**config.mk**
```make
export PLATFORM = sky130hd
export DESIGN_NAME = mux_n_reg_sel_flat
export DESIGN_NICKNAME = d
export VERILOG_FILES = /design/src/rtl/mux_n_reg_sel_if.sv /design/src/rtl/mux_n_reg_sel.sv /design/src/flat_wrapper.sv
export SDC_FILE = /design/constraint.sdc
export NUM_CORES = 1
export LEC_CHECK = 0
export ABC_AREA = 1
export CORE_MARGIN = 4
export CORE_UTILIZATION = 49
export DETAILED_ROUTE_END_ITERATION = 6
export GPL_TIMING_DRIVEN = 0
export PLACE_DENSITY_LB_ADDON = 0.1
export SETUP_SLACK_MARGIN = 0.05
export SYNTH_ARGS = -nofsm -noshare
export SYNTH_HDL_FRONTEND = slang
export SYNTH_SLANG_ARGS = --single-unit
```
**constraint.sdc**
```tcl
create_clock -name CK -period 4.5 [get_ports CK]
set_input_delay 0.45 -clock CK [delete_from_list [all_inputs] [get_ports CK]]
set_output_delay 0.45 -clock CK [all_outputs]
set_load 0.03 [all_outputs]
```
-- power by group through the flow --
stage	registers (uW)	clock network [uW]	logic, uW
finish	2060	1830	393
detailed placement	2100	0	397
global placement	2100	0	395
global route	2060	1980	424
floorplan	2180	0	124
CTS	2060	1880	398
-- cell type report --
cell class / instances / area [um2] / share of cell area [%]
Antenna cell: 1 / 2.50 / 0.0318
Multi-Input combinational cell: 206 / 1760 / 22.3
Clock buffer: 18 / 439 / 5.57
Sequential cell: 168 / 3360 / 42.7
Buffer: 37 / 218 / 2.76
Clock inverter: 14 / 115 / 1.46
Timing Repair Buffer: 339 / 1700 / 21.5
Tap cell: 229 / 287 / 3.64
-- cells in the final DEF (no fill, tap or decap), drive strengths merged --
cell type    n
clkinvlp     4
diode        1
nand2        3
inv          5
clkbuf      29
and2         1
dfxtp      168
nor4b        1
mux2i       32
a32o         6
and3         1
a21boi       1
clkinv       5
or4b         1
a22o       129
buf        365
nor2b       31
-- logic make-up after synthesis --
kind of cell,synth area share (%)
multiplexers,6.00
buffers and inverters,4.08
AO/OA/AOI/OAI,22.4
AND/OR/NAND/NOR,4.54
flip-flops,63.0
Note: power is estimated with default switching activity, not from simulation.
--- src/rtl/alu_exec_unit.sv ---
// Registered ALU execution stage: decodes ALUOp/funct3, runs single-cycle ops in one cycle,
// and multiplies iteratively by shift-add, with valid/ready on both sides and branch flags.
module alu_exec_unit #(
  parameter int WIDTH    = 32,
  parameter int MUL_BITS = 1
) (
  input  logic             clk,
  input  logic             rst,
  input  logic             in_valid,
  output logic             in_ready,
  input  logic [1:0]       alu_op,
  input  logic [2:0]       funct3,
  input  logic [WIDTH-1:0] op_a,
  input  logic [WIDTH-1:0] op_b,
  input  logic             flush,
  output logic             out_valid,
  input  logic             out_ready,
  output logic [WIDTH-1:0] res,
  output logic [2:0]       alu_ctrl,
  output logic             flag_z,
  output logic             flag_n,
  output logic             flag_c,
  output logic             flag_v
);

  localparam int SHW   = $clog2(WIDTH);
  localparam int ITERS = WIDTH / MUL_BITS;
  localparam int CW    = $clog2(ITERS + 1);

  localparam logic [1:0] IDLE = 2'd0;
  localparam logic [1:0] MUL  = 2'd1;
  localparam logic [1:0] HOLD = 2'd2;

  localparam logic [2:0] C_SUB = 3'b000;
  localparam logic [2:0] C_MUL = 3'b001;
  localparam logic [2:0] C_OR  = 3'b010;
  localparam logic [2:0] C_SLL = 3'b011;
  localparam logic [2:0] C_CMM = 3'b100;
  localparam logic [2:0] C_CME = 3'b101;
  localparam logic [2:0] C_CMP = 3'b110;
  localparam logic [2:0] C_ADD = 3'b111;

  logic [1:0]       state;
  logic [WIDTH-1:0] acc, mcand, mplier, acc_next, alu_res;
  logic [CW-1:0]    cnt;
  logic [2:0]       dec;
  logic [WIDTH:0]   sum_ext, dif_ext;
  logic             accept, lt, eq, is_arith, nxt_c, nxt_v;

  assign in_ready = (state == IDLE) || (state == HOLD && out_ready);
  assign accept   = in_valid && in_ready && !flush;

  always_comb begin
    dec = C_OR;
    if (alu_op == 2'b01) begin
      case (funct3)
        3'b001:  dec = C_SUB;
        3'b010:  dec = C_MUL;
        3'b011:  dec = C_OR;
        3'b100:  dec = C_SLL;
        default: dec = C_OR;
      endcase
    end else if (alu_op == 2'b00) begin
      case (funct3)
        3'b111:  dec = C_ADD;
        3'b101:  dec = C_CMM;
        3'b110:  dec = C_CME;
        3'b000:  dec = C_CMP;
        default: dec = C_OR;
      endcase
    end
  end

  // Subtract as A + ~B + 1 so the top bit is the not-borrow carry.
  assign sum_ext  = {1'b0, op_a} + {1'b0, op_b};
  assign dif_ext  = {1'b0, op_a} + {1'b0, ~op_b} + {{WIDTH{1'b0}}, 1'b1};
  assign lt       = $signed(op_a) < $signed(op_b);
  assign eq       = (op_a == op_b);
  assign is_arith = (dec == C_ADD) || (dec == C_SUB) || (dec == C_CMP);

  always_comb begin
    alu_res = '0;
    nxt_c   = 1'b0;
    nxt_v   = 1'b0;
    case (dec)
      C_ADD: begin
        alu_res = sum_ext[WIDTH-1:0];
        nxt_c   = sum_ext[WIDTH];
        nxt_v   = (op_a[WIDTH-1] == op_b[WIDTH-1]) && (sum_ext[WIDTH-1] != op_a[WIDTH-1]);
      end
      C_SUB, C_CMP: begin
        alu_res = dif_ext[WIDTH-1:0];
        nxt_c   = dif_ext[WIDTH];
        nxt_v   = (op_a[WIDTH-1] != op_b[WIDTH-1]) && (dif_ext[WIDTH-1] != op_a[WIDTH-1]);
      end
      C_OR:    alu_res = op_a | op_b;
      C_SLL:   alu_res = op_a << op_b[SHW-1:0];
      C_CMM:   alu_res = {{(WIDTH-1){1'b0}}, lt};
      C_CME:   alu_res = {{(WIDTH-1){1'b0}}, lt | eq};
      default: alu_res = '0;
    endcase
  end

  // One shift-add step consumes MUL_BITS multiplier bits; upper product bits fall off.
  always_comb begin
    acc_next = acc;
    for (int j = 0; j < MUL_BITS; j++) begin
      if (mplier[j]) acc_next = acc_next + (mcand << j);
    end
  end

  always_ff @(posedge clk or posedge rst) begin
    if (rst) begin
      state     <= IDLE;
      out_valid <= 1'b0;
      res       <= '0;
      alu_ctrl  <= 3'b000;
      flag_z    <= 1'b0;
      flag_n    <= 1'b0;
      flag_c    <= 1'b0;
      flag_v    <= 1'b0;
      acc       <= '0;
      mcand     <= '0;
      mplier    <= '0;
      cnt       <= '0;
    end else if (flush) begin
      state     <= IDLE;
      out_valid <= 1'b0;
      acc       <= '0;
      cnt       <= '0;
    end else begin
      case (state)
        IDLE, HOLD: begin
          if (accept) begin
            alu_ctrl <= dec;
            if (dec == C_MUL) begin
              acc       <= '0;
              mcand     <= op_a;
              mplier    <= op_b;
              cnt       <= '0;
              out_valid <= 1'b0;
              state     <= MUL;
            end else begin
              res       <= alu_res;
              out_valid <= 1'b1;
              state     <= HOLD;
              if (is_arith) begin
                flag_z <= (alu_res == '0);
                flag_n <= alu_res[WIDTH-1];
                flag_c <= nxt_c;
                flag_v <= nxt_v;
              end
            end
          end else if (state == HOLD && out_ready) begin
            out_valid <= 1'b0;
            state     <= IDLE;
          end
        end
        MUL: begin
          acc    <= acc_next;
          mcand  <= mcand << MUL_BITS;
          mplier <= mplier >> MUL_BITS;
          cnt    <= cnt + 1'b1;
          if (cnt == CW'(ITERS - 1)) begin
            res       <= acc_next;
            out_valid <= 1'b1;
            cnt       <= '0;
            state     <= HOLD;
          end
        end
        default: state <= IDLE;
      endcase
    end
  end

endmodule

■ ■ ■ ■ ■ ■ ■

Each line of the data that includes "placement" should be copied.

> **Answer for the task**
detailed placement	2100	0	397
global placement	2100	0	395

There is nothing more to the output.